TZR250の系譜

RZ250
(4L3)
-since 1980-

RZ250

「2stピュアスポーツの集大成」

唐突に、本当に唐突に登場した2stスーパースポーツRZ250/4L3型。

その時流に歯向かう造りに誰もが度肝を抜かれた人は多いかと思います。

RZ250東京モーターショー

当時を知らない人のためにも補足すると、この頃(1970年代後半)というのは排ガスによる環境汚染が北米を中心に世界的な問題となり

「オイルを一緒に燃やす2stは煩くて汚い時代遅れなエンジン」

という世評となっていました。

だからどのメーカーもまるで悪いことを隠すかのように2stである事を主張しない見た目と性能のバイクばかりだった。

 

しかしヤマハは今でこそFZ750から続くGENESIS思想を始めとした4stのイメージがあるものの、元々は2stスポーツで一世を築いたメーカー。

2stのヤマハ

『2stのヤマハ』というイメージをユーザーのみならずメーカーも持っていた。

だから2stはもう終いという世の中に対し

「せめて最後に究極の2stスポーツを造りたい」

という思いを持つ人がヤマハの中に多く居た。

そしてそんな考えを持った人達が多かったから、自然とそのコンセプトに賛同する人が集まり自主製作という形で”最後の2st”製作が開始。

これがRZ250プロジェクトの始まりです。

 

そしてマーケティングを調査したところ、北米や日本では需要が無い一方で、欧州では2stに対する根強い人気がある事が分かった。

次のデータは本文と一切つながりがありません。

`config.mk`:
```
export PLATFORM = sky130hd
export DESIGN_NAME = snoop_bus_ctrl
export DESIGN_NICKNAME = d
export VERILOG_FILES = /design/src/rtl/snoop_bus_pkg.sv /design/src/rtl/snoop_bus_ctrl_rr_arbiter.sv /design/src/rtl/snoop_bus_ctrl.sv
export SDC_FILE = /design/constraint.sdc
export NUM_CORES = 1
export LEC_CHECK = 0
export CORE_AREA = 2 2 325 327
export DETAILED_ROUTE_END_ITERATION = 12
export DIE_AREA = 0 0 327 329
export PLACE_DENSITY = 0.3
export SYNTH_ARGS = -nofsm -noshare
export SYNTH_HDL_FRONTEND = slang
export SYNTH_SLANG_ARGS = --single-unit
```
`constraint.sdc`:
```
create_clock -name clk_i -period 3.5 [get_ports clk_i]
set_clock_uncertainty 0.05 [all_clocks]
set_input_delay 1.05 -clock clk_i [delete_from_list [all_inputs] [get_ports clk_i]]
set_output_delay 1.05 -clock clk_i [all_outputs]
set_load 0.03 [all_outputs]
```
`src/rtl/snoop_bus_pkg.sv`:
```
// snoop_bus_pkg: message/state encodings and fake-memory fill patterns for snoop_bus_ctrl.
// Declarations only; no timing or flow control of its own.
package snoop_bus_pkg;

  typedef enum logic [1:0] {
    BUS_RD   = 2'b00,
    BUS_RDX  = 2'b01,
    BUS_UPGR = 2'b10,
    BUS_NONE = 2'b11
  } bus_msg_e;

  typedef enum logic [2:0] {
    ST_IDLE  = 3'd0,
    ST_ADDR  = 3'd1,
    ST_SNOOP = 3'd2,
    ST_MEM   = 3'd3,
    ST_DONE  = 3'd4
  } bus_state_e;

  localparam logic [15:0] RD_FILL = 16'hCAFE;
  localparam logic [15:0] WR_FILL = 16'hDEAD;

  // Reserved encoding behaves like BusUpgr: no line is returned.
  function automatic logic msg_has_data(input bus_msg_e m);
    return (m == BUS_RD) || (m == BUS_RDX);
  endfunction

endpackage

```
`src/rtl/snoop_bus_ctrl_rr_arbiter.sv`:
```
// rr_arbiter: one-hot grant to the first requester at or after ptr, searching upward with wrap.
// Combinational, zero latency; en low forces no grant. The pointer register lives in the parent.
module rr_arbiter
  import snoop_bus_pkg::*;
#(
  parameter int NUM_PROCS = 4,
  localparam int IDX_W = $clog2(NUM_PROCS)
) (
  input  logic [NUM_PROCS-1:0] req,
  input  logic [IDX_W-1:0]     ptr,
  input  logic                 en,
  output logic [NUM_PROCS-1:0] gnt,
  output logic [IDX_W-1:0]     idx
);

  int   cand;
  logic found;

  always_comb begin
    gnt   = '0;
    idx   = '0;
    cand  = 0;
    found = 1'b0;
    for (int i = 0; i < NUM_PROCS; i++) begin
      cand = int'(ptr) + i;
      if (cand >= NUM_PROCS) cand = cand - NUM_PROCS;
      if (en && !found && req[IDX_W'(cand)]) begin
        found              = 1'b1;
        gnt[IDX_W'(cand)]  = 1'b1;
        idx                = IDX_W'(cand);
      end
    end
  end

endmodule

```
`src/rtl/snoop_bus_ctrl.sv`:
```
// snoop_bus_ctrl: round-robin MSI snooping bus; SNOOP_BUS_FLUSH_CHK_EN enables the sticky err_o flush check.
// Grant T+1, done T+3 (flush/upgrade) or T+3+MEM_LATENCY; requesters hold req_i until done_o, no other backpressure.
module snoop_bus_ctrl
  import snoop_bus_pkg::*;
#(
  parameter int NUM_PROCS   = 4,
  parameter int ADDR_SIZE   = 32,
  parameter int LINE_SIZE   = 128,
  parameter int MEM_LATENCY = 2
) (
  input  logic                           clk_i,
  input  logic                           rst_i,
  input  logic [NUM_PROCS-1:0]           req_i,
  input  logic [2*NUM_PROCS-1:0]         msg_i,
  input  logic [ADDR_SIZE*NUM_PROCS-1:0] addr_i,
  input  logic [NUM_PROCS-1:0]           flush_i,
  input  logic [LINE_SIZE*NUM_PROCS-1:0] flush_data_i,
  output logic [NUM_PROCS-1:0]           gnt_o,
  output logic                           bus_valid_o,
  output logic [1:0]                     bus_msg_o,
  output logic [ADDR_SIZE-1:0]           bus_addr_o,
  output logic [LINE_SIZE-1:0]           data_o,
  output logic                           data_valid_o,
  output logic                           done_o,
  output logic                           err_o
);

  localparam int IDX_W = $clog2(NUM_PROCS);
  localparam int CNT_W = $clog2(MEM_LATENCY + 1);

  localparam logic [2:0] IDLE  = ST_IDLE;
  localparam logic [2:0] ADDR  = ST_ADDR;
  localparam logic [2:0] SNOOP = ST_SNOOP;
  localparam logic [2:0] MEM   = ST_MEM;
  localparam logic [2:0] DONE  = ST_DONE;

  localparam logic [LINE_SIZE-1:0] RD_LINE = {LINE_SIZE/16{RD_FILL}};
  localparam logic [LINE_SIZE-1:0] WR_LINE = {LINE_SIZE/16{WR_FILL}};

  logic [2:0]       state;
  logic [IDX_W-1:0] rr_ptr;
  logic [IDX_W-1:0] ptr_nxt;
  logic [CNT_W-1:0] mem_cnt;
  bus_msg_e         msg_q;

  logic [NUM_PROCS-1:0] arb_gnt;
  logic [IDX_W-1:0]     arb_idx;

  logic [1:0]           msg_arr   [NUM_PROCS];
  logic [ADDR_SIZE-1:0] addr_arr  [NUM_PROCS];
  logic [LINE_SIZE-1:0] fdata_arr [NUM_PROCS];

  for (genvar p = 0; p < NUM_PROCS; p++) begin : g_unpack
    assign msg_arr[p]   = msg_i[2*p +: 2];
    assign addr_arr[p]  = addr_i[ADDR_SIZE*p +: ADDR_SIZE];
    assign fdata_arr[p] = flush_data_i[LINE_SIZE*p +: LINE_SIZE];
  end

  rr_arbiter #(.NUM_PROCS(NUM_PROCS)) u_arb (
    .req (req_i),
    .ptr (rr_ptr),
    .en  (state == IDLE),
    .gnt (arb_gnt),
    .idx (arb_idx)
  );

  assign ptr_nxt = (arb_idx == IDX_W'(NUM_PROCS-1)) ? '0 : arb_idx + IDX_W'(1);

  // gnt_o is the registered one-hot owner, so masking with it drops the owner's own flush.
  logic [NUM_PROCS-1:0] flush_peer;
  logic                 flush_any;
  logic [IDX_W-1:0]     fl_idx;

  assign flush_peer = flush_i & ~gnt_o;
  assign flush_any  = |flush_peer;

  always_comb begin
    fl_idx = '0;
    for (int p = NUM_PROCS-1; p >= 0; p--) begin
      if (flush_peer[p]) fl_idx = IDX_W'(p);
    end
  end

  always_ff @(posedge clk_i) begin
    if (rst_i) begin
      state        <= IDLE;
      rr_ptr       <= '0;
      mem_cnt      <= '0;
      msg_q        <= BUS_RD;
      gnt_o        <= '0;
      bus_valid_o  <= 1'b0;
      bus_msg_o    <= '0;
      bus_addr_o   <= '0;
      data_o       <= '0;
      data_valid_o <= 1'b0;
      done_o       <= 1'b0;
    end else begin
      bus_valid_o  <= 1'b0;
      bus_msg_o    <= '0;
      bus_addr_o   <= '0;
      data_o       <= '0;
      data_valid_o <= 1'b0;
      done_o       <= 1'b0;
      case (state)
        IDLE: begin
          if (|req_i) begin
            state       <= ADDR;
            gnt_o       <= arb_gnt;
            rr_ptr      <= ptr_nxt;
            msg_q       <= bus_msg_e'(msg_arr[arb_idx]);
            bus_valid_o <= 1'b1;
            bus_msg_o   <= msg_arr[arb_idx];
            bus_addr_o  <= addr_arr[arb_idx];
          end
        end
        ADDR: state <= SNOOP;
        SNOOP: begin
          if (!msg_has_data(msg_q)) begin
            state  <= DONE;
            done_o <= 1'b1;
          end else if (flush_any) begin
            state        <= DONE;
            done_o       <= 1'b1;
            data_valid_o <= 1'b1;
            data_o       <= fdata_arr[fl_idx];
          end else begin
            state   <= MEM;
            mem_cnt <= CNT_W'(MEM_LATENCY - 1);
          end
        end
        MEM: begin
          if (mem_cnt == '0) begin
            state        <= DONE;
            done_o       <= 1'b1;
            data_valid_o <= 1'b1;
            data_o       <= (msg_q == BUS_RD) ? RD_LINE : WR_LINE;
          end else begin
            mem_cnt <= mem_cnt - CNT_W'(1);
          end
        end
        DONE: begin
          state <= IDLE;
          gnt_o <= '0;
        end
        default: begin
          state <= IDLE;
          gnt_o <= '0;
        end
      endcase
    end
  end

`ifdef SNOOP_BUS_FLUSH_CHK_EN
  logic flush_multi;
  assign flush_multi = |(flush_peer & (flush_peer - NUM_PROCS'(1)));

  always_ff @(posedge clk_i) begin
    if (rst_i) begin
      err_o <= 1'b0;
    end else if (state == SNOOP &&
                 (flush_multi || (flush_any && !msg_has_data(msg_q)))) begin
      err_o <= 1'b1;
    end
  end
`else
  assign err_o = 1'b0;
`endif

endmodule

```
==> flow_metrics.tcl, run 1 <==
set metrics [dict create \
    status "finished, final reports clean" \
    drtPass1Iterations 5 \
    fillers 11300 \
    finalCriticalPeriod_ps 3020 \
    timing_hold_violations_final 0 \
    syn-num-nets 1432 \
    wl_per_cell_um 22.1 \
    grt_usage_pct 11.9 \
    syn-cell-area_um2 9530 \
    place_area_um2 19900 \
    fmax_mhz 331 \
    hpwlAfterDp_um 54500 \
    rr_startpoint "rr_ptr[1]" \
    antenna_left 0 \
    tns_ps 0 \
    io_pins 828 \
    ys_ff_latch 178 \
    start_util_pct 9.13 \
    avgSynthCellArea_um2 12.5 \
    drv_slew 0 \
    hold_path.class "reg2reg" \
    netlist_top_cells_area "dfxtp_1, mux4_2, mux2i_1, a21o_1, nor2_1" \
    die_y_um 329 \
    dieArea_um2 108000 \
    die_w_um 327 \
    cts_resized 0 \
    drv_cap 0 \
    synthToLayoutAreaGrowth_pct 115 \
    grt_max_degree 51 \
    rows 119 \
    coreArea_um2 104000 \
    yosys_warnings 0 \
    grt_pass1_vias 11300 \
    grt.overflow.total 0 \
    path_max_fanout 14 \
    relSlewSlack_pct 58.9 \
    finalCritPeriodShare_pct 86.3 \
    rsz0062_at_grt "no" \
    cts_root_buffer "clkbuf_16" \
    synth_cell_types 52 \
    final_common_cell "clkdlybuf4s50_1" \
    setup_viol 0 \
    drc 0 \
    syn_inst 765 \
    port-buffer-count 826 \
    ys_seq_area_share_pct 37.4 \
    cts_tree "built" \
    end_kind "register" \
    startpoint "req_i[0]" \
    drive_gt1_share_pct 14.8 \
    ys_async_sr_fraction_pct 0 \
    design_area_um2 20500 \
    crit_end "bus_addr_o[12]" \
    rr_worst_depth 10 \
    yosysTopAreaCell "dfxtp_1" \
    clk_latency_ps 500 \
    p_leak_nw 8.12 \
    synth-main-ff-cell "dfxtp_1" \
    power_density_nw_per_um2 451 \
    cts_hold_buf 0 \
    cp-start-kind "input pin" \
    htree_levels 4 \
    antenna_found_initial 9 \
    clock-sinks 178 \
    cts_made_buffers 17 \
    via_per_inst 3.36 \
    path_clk_slew_ps 80 \
    max-vdd-ir-drop_mv 0.288 \
    crit_type "in2reg" \
    r2r_slack_ps 530 \
    worst_slew_pin_slew_ps 612 \
    wl_um 66300 \
    gp_congestion 0.805 \
    crit_required_ps 3840 \
    crit_arrival_ps 3360 \
    post_cts_buffers 0 \
    layout_common_cells "clkdlybuf4s50_1, dfxtp_1, mux4_2" \
    via_count 10100 \
    cts_max_path_buffers 2 \
    final_nets 2263 \
    first_iter_violations 284 \
    r2r-end "bus_addr_o[12]" \
    grt_pass1_wl_um 88800 \
    synth_edf_count 0 \
    synth_top_area_share_pct 37.4 \
]
stage by stage:
step / hold slack, ps / cells / power [mW] / setup slack, ps / utilization (%)
2_1_floorplan: 407 / 765 / 5.07 / 405 / -
3_3_place_gp: 419 / 2968 / 7.26 / -26.1 / 19.1
3_5_place_dp: 424 / 2968 / 7.24 / -59.2 / 19.1
4_1_cts: 440 / 3000 / 9.53 / 505 / 19.7
5_1_grt: 474 / 3005 / 9.81 / 340 / 19.7
6_report: 436 / 3006 / 9.25 / 478 / 19.7
area by class of cell:
class	instances	area (um2)	area share (%)
diodes	6	15.0	0.0731
clock buffers	22	474	2.31
clock inverters	10	123	0.597
inverters	8	30.0	0.146
multi-input cells	505	5640	27.5
flip-flops and latches	178	3560	17.4
well taps	1391	1740	8.48
repair buffers	886	8940	43.6
cell usage after synthesis, types with 2 or more instances:
cell type / count
buf_1: 6
nor2b_1: 4
nor3_1: 9
nor3b_1: 3
a211oi_1: 3
nand2b_1: 9
mux4_2: 131
buf_4: 7
nand3b_1: 2
o221ai_1: 3
inv_1: 8
dfxtp_1: 178
mux2i_1: 71
a21oi_1: 5
a21o_1: 80
a22oi_1: 2
o21ai_0: 7
buf_2: 15
clkbuf_1: 43
o211a_1: 2
nor2_1: 73
nand2_1: 12
and2_1: 17
o2bb2ai_1: 2
ha_1: 9
o22ai_1: 34
a221oi_1: 2
mux2_2: 4
logic make-up (layout without fill, tap and decap cells):
group	after synthesis	count (layout)	synth area share, %
adder cells (fa/ha/maj)	9	9	1.18
other	1	7	0.0393
flip-flops	178	178	37.4
buffers and inverters	82	926	4.07
multiplexers	207	207	39.0
AND/OR/NAND/NOR	136	136	6.76
AO/OA/AOI/OAI	151	151	11.4
XOR/XNOR	1	1	0.0919
routing by layer:
metal	GRT usage (%)	wire, um	vias to the layer above	part of all wire (%)
met3	4.45	5310	38	8.0
met5	0	27	-	0.041
met4	3.26	980	4	1.5
li1	-	-	4626	-
met2	22.1	35600	442	54
met1	12.6	24400	5003	37
worst max-delay path: stages:
cell and delay, ps:
clkdlybuf4s50_1 430, mux4_2 470, nor2b_4 150, o211a_1 250
o311ai_4 250, buf_12 210, buf_4 190, mux2i_1 220
o22ai_1 100
where the power goes:
group | switching, mW | internal (mW)
Sequential | 0.104 | 2.27
Combinational | 2.15 | 2.58
Clock | 1.04 | 1.12
how the worst min path moves through the flow:
stage / start / to / cells past startpoint / slack, ps
final: gnt_o[3] / gnt_o[3] / 2 / 440
after global routing: gnt_o[1] / gnt_o[1] / 2 / 470
after CTS: gnt_o[3] / gnt_o[3] / 2 / 440
after detailed placement: gnt_o[3] / gnt_o[3] / 2 / 420
after global placement: mem_cnt[1] / mem_cnt[1] / 2 / 420
after floorplan: mem_cnt[1] / mem_cnt[1] / 2 / 410
flip-flops by register name, summed over array words and instances (netlist names):
name	flops
gnt_o	4
rr_ptr	2
done_o	1
bus_msg_o	2
bus_addr_o	32
data_o	128
data_valid_o	1
state	3
mem_cnt	2
bus_valid_o	1
msg_q	2
Power figures use the tool's default switching activity.
==> run 2, diff against run 1 <==
--- a/config.mk
+++ b/config.mk
@@ -8,6 +8,7 @@
 export CORE_AREA = 2 2 325 327
 export DETAILED_ROUTE_END_ITERATION = 12
 export DIE_AREA = 0 0 327 329
+export GPL_ROUTABILITY_DRIVEN = 0
 export PLACE_DENSITY = 0.3
 export SYNTH_ARGS = -nofsm -noshare
 export SYNTH_HDL_FRONTEND = slang
==> results of run 2 <==
Final layout, timing and power as in run 1 (identical DEF).
==> run 3, diff against run 2 <==
--- a/config.mk
+++ b/config.mk
@@ -6,9 +6,11 @@
 export NUM_CORES = 1
 export LEC_CHECK = 0
 export CORE_AREA = 2 2 325 327
+export CTS_CLUSTER_SIZE = 16
 export DETAILED_ROUTE_END_ITERATION = 12
 export DIE_AREA = 0 0 327 329
 export GPL_ROUTABILITY_DRIVEN = 0
+export HOLD_SLACK_MARGIN = 0.1
 export PLACE_DENSITY = 0.3
 export SYNTH_ARGS = -nofsm -noshare
 export SYNTH_HDL_FRONTEND = slang
==> results of run 3 <==
Final layout, timing and power as in run 1 (identical DEF).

そこで欧州向け350、国内向け250の掛け持ちとしてプロジェクトが本格始動する事に。

ヤマハRD350

そうして出来上がった最後の2stスポーツがRZ350(RD350)と、その半年後に登場した国内向けRZ250。

本当に最後という思いで造っただけあり、35馬力という圧倒的なパワーを持つ水冷エンジンだけでなく、空飛ぶサスペンションと称されるほど画期的だったモノクロスサスペンションをオンロードで初採用。

更には不動明王の火焔をイメージしたとされるキャストホイールを始めとした曲線の機能美まであった。

4L3

とんでもないバイクが出たと話題となり、ヤマハの予想を大きく超える大ヒットとなりました。

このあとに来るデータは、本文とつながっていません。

### config.mk
export PLATFORM = sky130hd
export DESIGN_NAME = xfmat2axivideo_tx
export DESIGN_NICKNAME = d
export VERILOG_FILES = /design/src/rtl/xfmat2axivideo_tx.sv
export SDC_FILE = /design/constraint.sdc
export NUM_CORES = 1
export LEC_CHECK = 0
export ABC_AREA = 1
export BUFFER_PORTS_ARGS = -buffer_cell sky130_fd_sc_hd__buf_4
export CAP_MARGIN = 30
export CORE_AREA = 2 2 94 96
export CTS_CLUSTER_SIZE = 30
export DETAILED_ROUTE_END_ITERATION = 16
export DIE_AREA = 0 0 96 98
export PLACE_DENSITY = 0.73
export SYNTH_ARGS = -nofsm -noshare
export SYNTH_HDL_FRONTEND = slang
export SYNTH_SLANG_ARGS = --single-unit
### constraint.sdc
create_clock -name ap_clk -period 2.07 [get_ports ap_clk]
set_input_delay 0.1035 -clock ap_clk [delete_from_list [all_inputs] [get_ports ap_clk]]
set_output_delay 0.1035 -clock ap_clk [all_outputs]
set_load 0.01 [all_outputs]
### src/rtl/xfmat2axivideo_tx.sv
// xfMat FIFO to AXI4-Stream video transmitter with ap_ctrl frame handshake.
// Optional macro TX_BLOCK_MON_EN enables the registered stall indications on block_sigs.
module xfmat2axivideo_tx #(
    parameter int DATA_W = 24,
    parameter int ROWS_W = 10,
    parameter int COLS_W = 11
) (
    input  logic              ap_clk,
    input  logic              ap_rst_n,
    input  logic              ap_start,
    output logic              ap_done,
    output logic              ap_idle,
    output logic              ap_ready,
    input  logic [ROWS_W-1:0] rows,
    input  logic [COLS_W-1:0] cols,
    input  logic [DATA_W-1:0] img_dout,
    input  logic              img_empty_n,
    output logic              img_read,
    output logic [DATA_W-1:0] m_axis_video_tdata,
    output logic              m_axis_video_tvalid,
    input  logic              m_axis_video_tready,
    output logic              m_axis_video_tuser,
    output logic              m_axis_video_tlast,
    output logic [1:0]        block_sigs,
    output logic [1:0]        state_dbg
);

    typedef enum logic [1:0] {
        ST_IDLE = 2'd0,
        ST_RUN  = 2'd1,
        ST_DONE = 2'd2
    } state_t;

    state_t state, state_next;

    logic [ROWS_W-1:0] rows_r, row;
    logic [COLS_W-1:0] cols_r, col;
    logic              pix_rem;
    logic [DATA_W-1:0] tdata_r;
    logic              tvalid_r, tuser_r, tlast_r;
    logic              last_col, last_row, accept, load, run;

    // AXIS handshake: a beat transfers on an edge where tvalid & tready; tvalid
    // never drops and tdata/tuser/tlast never change while a beat waits for tready.
    assign run      = (state == ST_RUN);
    assign last_col = (col == cols_r - COLS_W'(1));
    assign last_row = (row == rows_r - ROWS_W'(1));
    assign accept   = tvalid_r & m_axis_video_tready;
    assign load     = run & img_empty_n & (~tvalid_r | m_axis_video_tready) & pix_rem;

    assign img_read            = load;
    assign ap_idle             = (state == ST_IDLE);
    assign ap_done             = (state == ST_DONE);
    assign ap_ready            = (state == ST_DONE);
    assign m_axis_video_tdata  = tdata_r;
    assign m_axis_video_tvalid = tvalid_r;
    assign m_axis_video_tuser  = tuser_r;
    assign m_axis_video_tlast  = tlast_r;
    assign state_dbg           = state;

    always_ff @(posedge ap_clk or negedge ap_rst_n) begin
        if (!ap_rst_n) state <= ST_IDLE;
        else           state <= state_next;
    end

    always_comb begin
        state_next = state;
        case (state)
            ST_IDLE: if (ap_start)
                         state_next = (rows == '0 || cols == '0) ? ST_DONE : ST_RUN;
            ST_RUN:  if (!pix_rem && accept) state_next = ST_DONE;
            ST_DONE: state_next = ST_IDLE;
            default: state_next = ST_IDLE;
        endcase
    end

    always_ff @(posedge ap_clk or negedge ap_rst_n) begin
        if (!ap_rst_n) begin
            rows_r   <= '0;
            cols_r   <= '0;
            row      <= '0;
            col      <= '0;
            pix_rem  <= 1'b0;
            tdata_r  <= '0;
            tvalid_r <= 1'b0;
            tuser_r  <= 1'b0;
            tlast_r  <= 1'b0;
        end else begin
            case (state)
                ST_IDLE: begin
                    if (ap_start) begin
                        rows_r  <= rows;
                        cols_r  <= cols;
                        row     <= '0;
                        col     <= '0;
                        pix_rem <= (rows != '0) && (cols != '0);
                    end
                end
                ST_RUN: begin
                    if (load) begin
                        // A simultaneous accept simply gets overwritten by the new beat.
                        tdata_r  <= img_dout;
                        tvalid_r <= 1'b1;
                        tuser_r  <= (row == '0) && (col == '0);
                        tlast_r  <= last_col;
                        if (last_col) begin
                            col <= '0;
                            row <= row + ROWS_W'(1);
                            if (last_row) pix_rem <= 1'b0;
                        end else begin
                            col <= col + COLS_W'(1);
                        end
                    end else if (accept) begin
                        tvalid_r <= 1'b0;
                    end
                end
                default: ;
            endcase
        end
    end

`ifdef TX_BLOCK_MON_EN
    logic [1:0] block_r;

    // bit0: beat waiting on the sink; bit1: room to load but the FIFO is empty.
    always_ff @(posedge ap_clk or negedge ap_rst_n) begin
        if (!ap_rst_n) begin
            block_r <= 2'b00;
        end else begin
            block_r[0] <= run & tvalid_r & ~m_axis_video_tready;
            block_r[1] <= run & pix_rem & ~img_empty_n & (~tvalid_r | m_axis_video_tready);
        end
    end

    assign block_sigs = block_r;
`else
    assign block_sigs = 2'b00;
`endif

endmodule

あまりの人気っぷりに国内でも追加販売される事となった350版が

「ナナハンキラー」

という異名を取ったのは有名な話かと思います。

ヤマハRZ350

衝撃的な性能とルックスだった事がよく取り上げられるRZ250/350ですが、衝撃的だったのはそれだけじゃないんです。

もう一つRZ250/350が凄かった事として

『2stである事を誇示したこと』

があります。

ヤマハRZ250

先に言ったように時代はもう2stを求めていませんでした。

にも関わらずRZは2stである事を主張するような宣伝、膨らんでカチ上がっているチャンバー等の見た目、下はグズグズで上で弾け飛ぶピーキーさ。

4L3カタログ写真

「これぞまさに2st」

と。2stである事を悪びれないどころか誇示したんです。

だからこそ衝撃的だったわけであり、その大ヒットによって2stスポーツ熱が再燃する事にも繋がったというわけ。

 

RZ250R
(29L)
-since 1983-

RZ250R

これはフロントのダブルディスクとビキニカウルが特徴的な二代目のRZ250R/29L型。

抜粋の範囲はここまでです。